Shrinking equipment no easy task for goalie cop Whitmore

Original Source: MICHAEL TRAIKOS, POSTMEDIA NETWORK

Posted on: Mar 13, 2016

TORONTO — The NHL’s goalie cop is working a different case these days.

Clutching a binder in one hand and a measuring tool he picked up for $9.99 at Princess Auto in the other, Kay Whitmore walked unannounced into the visiting dressing room at Air Canada Centre recently and spotted Buffalo Sabres goaltender Robin Lehner undressing in his stall.

“Uh oh, here comes my nemesis,” Lehner said. Whitmore laughed.

Actually, nothing could be farther from the truth.

The former NHL goaltender-turned-equipment inspector might be on a quixotic crusade to shrink the sumo-sized masked men who have spent their careers bulking up and bending the rules, but he’s not here out to bust Lehner.

Well, at least not today.

Instead, he has come to take measurements so that goalie manufacturers can specifically tailor equipment that is fitted to Lehner’s body like a made-to-order tuxedo, not an off-the-rack polyester suit. It is the latest — and maybe last — attempt at making goaltenders look like their actual size in net.

Whether it helps increase scoring is undecided at this time. Who knows, it could make goaltenders more mobile and athletic. But, at the very least, it levels the playing field and forces the NHL to look elsewhere for answers.

“I love that. I love that idea,” Lehner said. “It’s just not consistent through the league. A lot of goalies have way-too-big equipment on. They can fit four sets of arms in one sleeve of the chest protector. I know guys in this league who wear player pants underneath their goalie pants. That’s how big their pants are.

“You see guys look like absolute monsters on the ice. It’s nuts. You can have guys weigh 175 and they look like a 300-pound sumo wrestler out there.”

Lehner, who wears the biggest pants he can find, also looks like one of those so-called monsters. But he comes about his size honestly. Listed at 6-foot-4 and 223 pounds, Lehner said he is really closer to 250 pounds, has a 42-inch waist and ankles that Whitmore jokes are as big as some goaltender’s thighs.

“I am a big guy and I know that I am a big guy. I have very wide shoulders and big legs,” Lehner said. “If you look here (points at his waist), I don’t have much room in my pants. I’m an XL. But everyone in the league is in XL.”

This is the challenge presented to Whitmore, who will make a presentation at next week’s GM meetings in Boca Raton, Fla. The NHL is not a one-size-fits-all league.

Some, like Ryan Miller of the Vancouver Canucks, are tall and skinny. Others, like Los Angeles Kings' Jonathan Quick, are shorter and stockier. There are several variations in between yet, when suited up, most look the same.

Whitmore’s goal is to make the equipment more representative of a player’s individual body type. He wants chest protectors that cling to the arms and shoulder rather than hang like drapes and for the pants to be more like what Justin Bieber, not MC Hammer, would wear.

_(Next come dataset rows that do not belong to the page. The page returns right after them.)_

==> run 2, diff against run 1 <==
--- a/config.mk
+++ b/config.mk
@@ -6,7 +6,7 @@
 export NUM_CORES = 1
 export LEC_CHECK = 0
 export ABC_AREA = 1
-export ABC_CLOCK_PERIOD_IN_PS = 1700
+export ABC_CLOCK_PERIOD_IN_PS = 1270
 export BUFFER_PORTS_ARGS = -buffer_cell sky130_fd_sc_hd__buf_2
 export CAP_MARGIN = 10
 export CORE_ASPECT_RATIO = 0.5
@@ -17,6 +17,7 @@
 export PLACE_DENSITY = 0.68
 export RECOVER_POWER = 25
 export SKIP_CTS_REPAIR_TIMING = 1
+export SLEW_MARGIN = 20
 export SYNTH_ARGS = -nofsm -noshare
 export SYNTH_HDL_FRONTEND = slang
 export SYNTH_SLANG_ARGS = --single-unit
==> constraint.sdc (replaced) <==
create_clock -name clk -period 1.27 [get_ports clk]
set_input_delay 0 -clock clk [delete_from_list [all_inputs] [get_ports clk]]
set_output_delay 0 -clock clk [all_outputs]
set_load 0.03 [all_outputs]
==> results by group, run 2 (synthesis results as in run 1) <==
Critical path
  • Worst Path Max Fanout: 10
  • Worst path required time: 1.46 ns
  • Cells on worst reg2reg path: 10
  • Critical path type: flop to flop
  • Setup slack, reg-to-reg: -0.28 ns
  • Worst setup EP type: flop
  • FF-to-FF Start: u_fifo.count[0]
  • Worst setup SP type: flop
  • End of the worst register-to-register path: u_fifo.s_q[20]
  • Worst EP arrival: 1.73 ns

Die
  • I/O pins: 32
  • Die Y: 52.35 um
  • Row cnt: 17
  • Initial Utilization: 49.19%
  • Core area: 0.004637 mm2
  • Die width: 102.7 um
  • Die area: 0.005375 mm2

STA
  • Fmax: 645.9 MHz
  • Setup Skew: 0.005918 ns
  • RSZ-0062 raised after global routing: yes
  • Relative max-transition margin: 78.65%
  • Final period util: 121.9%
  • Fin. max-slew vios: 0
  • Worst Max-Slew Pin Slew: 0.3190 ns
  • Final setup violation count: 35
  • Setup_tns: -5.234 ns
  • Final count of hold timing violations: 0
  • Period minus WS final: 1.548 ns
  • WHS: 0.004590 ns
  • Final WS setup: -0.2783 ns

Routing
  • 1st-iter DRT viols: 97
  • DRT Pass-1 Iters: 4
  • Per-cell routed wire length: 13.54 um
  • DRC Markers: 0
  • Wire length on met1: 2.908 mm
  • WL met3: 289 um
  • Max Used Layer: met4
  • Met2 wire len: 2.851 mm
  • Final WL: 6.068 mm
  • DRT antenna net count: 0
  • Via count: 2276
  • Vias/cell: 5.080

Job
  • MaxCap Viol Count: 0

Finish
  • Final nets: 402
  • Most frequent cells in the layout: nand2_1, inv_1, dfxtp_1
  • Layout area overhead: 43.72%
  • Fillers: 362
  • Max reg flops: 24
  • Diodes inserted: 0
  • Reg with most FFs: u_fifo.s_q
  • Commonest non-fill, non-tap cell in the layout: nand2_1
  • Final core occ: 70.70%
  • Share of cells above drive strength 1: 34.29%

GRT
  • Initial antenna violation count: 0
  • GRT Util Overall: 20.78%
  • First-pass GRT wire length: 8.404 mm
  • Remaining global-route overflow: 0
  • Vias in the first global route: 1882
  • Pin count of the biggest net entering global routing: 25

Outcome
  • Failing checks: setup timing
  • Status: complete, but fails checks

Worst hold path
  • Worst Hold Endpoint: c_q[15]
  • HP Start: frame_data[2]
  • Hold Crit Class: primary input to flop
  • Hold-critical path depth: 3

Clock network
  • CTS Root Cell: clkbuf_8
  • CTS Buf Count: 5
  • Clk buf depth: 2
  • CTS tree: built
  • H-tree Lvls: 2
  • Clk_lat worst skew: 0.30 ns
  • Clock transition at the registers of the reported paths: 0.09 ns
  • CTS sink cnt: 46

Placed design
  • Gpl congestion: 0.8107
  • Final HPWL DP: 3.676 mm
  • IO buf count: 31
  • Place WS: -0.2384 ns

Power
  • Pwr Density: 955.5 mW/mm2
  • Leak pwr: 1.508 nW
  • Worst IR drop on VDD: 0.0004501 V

Ultimately, he wants goalies to look different from one another. And, for a change, goalies want the same thing.

“I think we should all be on the same playing field, doing the same thing, and let the talent win out,” Cory Schneider, who is on the NHL-NHLPA competition committee, said during All-Star Weekend in January. “If you're talented, can move around the net and stop pucks, those are the guys that should be in the league.”

At the all-star game in Nashville, Whitmore presented prototypes of the new equipment to Schneider, the New Jersey Devils backstopper, Braden Holtby of the Washington Capitals, and Tampa Bay Lightning's Ben Bishop. They hated it. Not because it was too small, but because it wasn’t small enough.

“The PA and I weren’t super happy,” Whitmore said. “It wasn’t what we were looking for and the goalies agreed. Cory Schneider said it best: ‘It’s hard to explain what we’re asking them to do, but when we see it we’ll know.’”

The problem here is two-fold: in order to have equipment that is contoured to the natural shapes of the body, you have to physically measure every single goaltender to see what sizes they should be wearing. Then, you have to have to convince each equipment manufacturers — Bauer, CCM-Reebok, Brian’s and Vaughan — to design padding that simply protects the goalie rather than gives them an edge in eliminating the five-hole.

“It’s not embedded in their mindset to make stuff just to protect like they do for players,” Whitmore explained. “It’s always, ‘How can I fill space?’ It’s trying to get them to come around and think differently for once.”

It’s not as easy as analyst and former NHL goalie Corey Hirsch made it look in a recent video for Sportsnet, where he used a computer animation to visually shrink the equipment.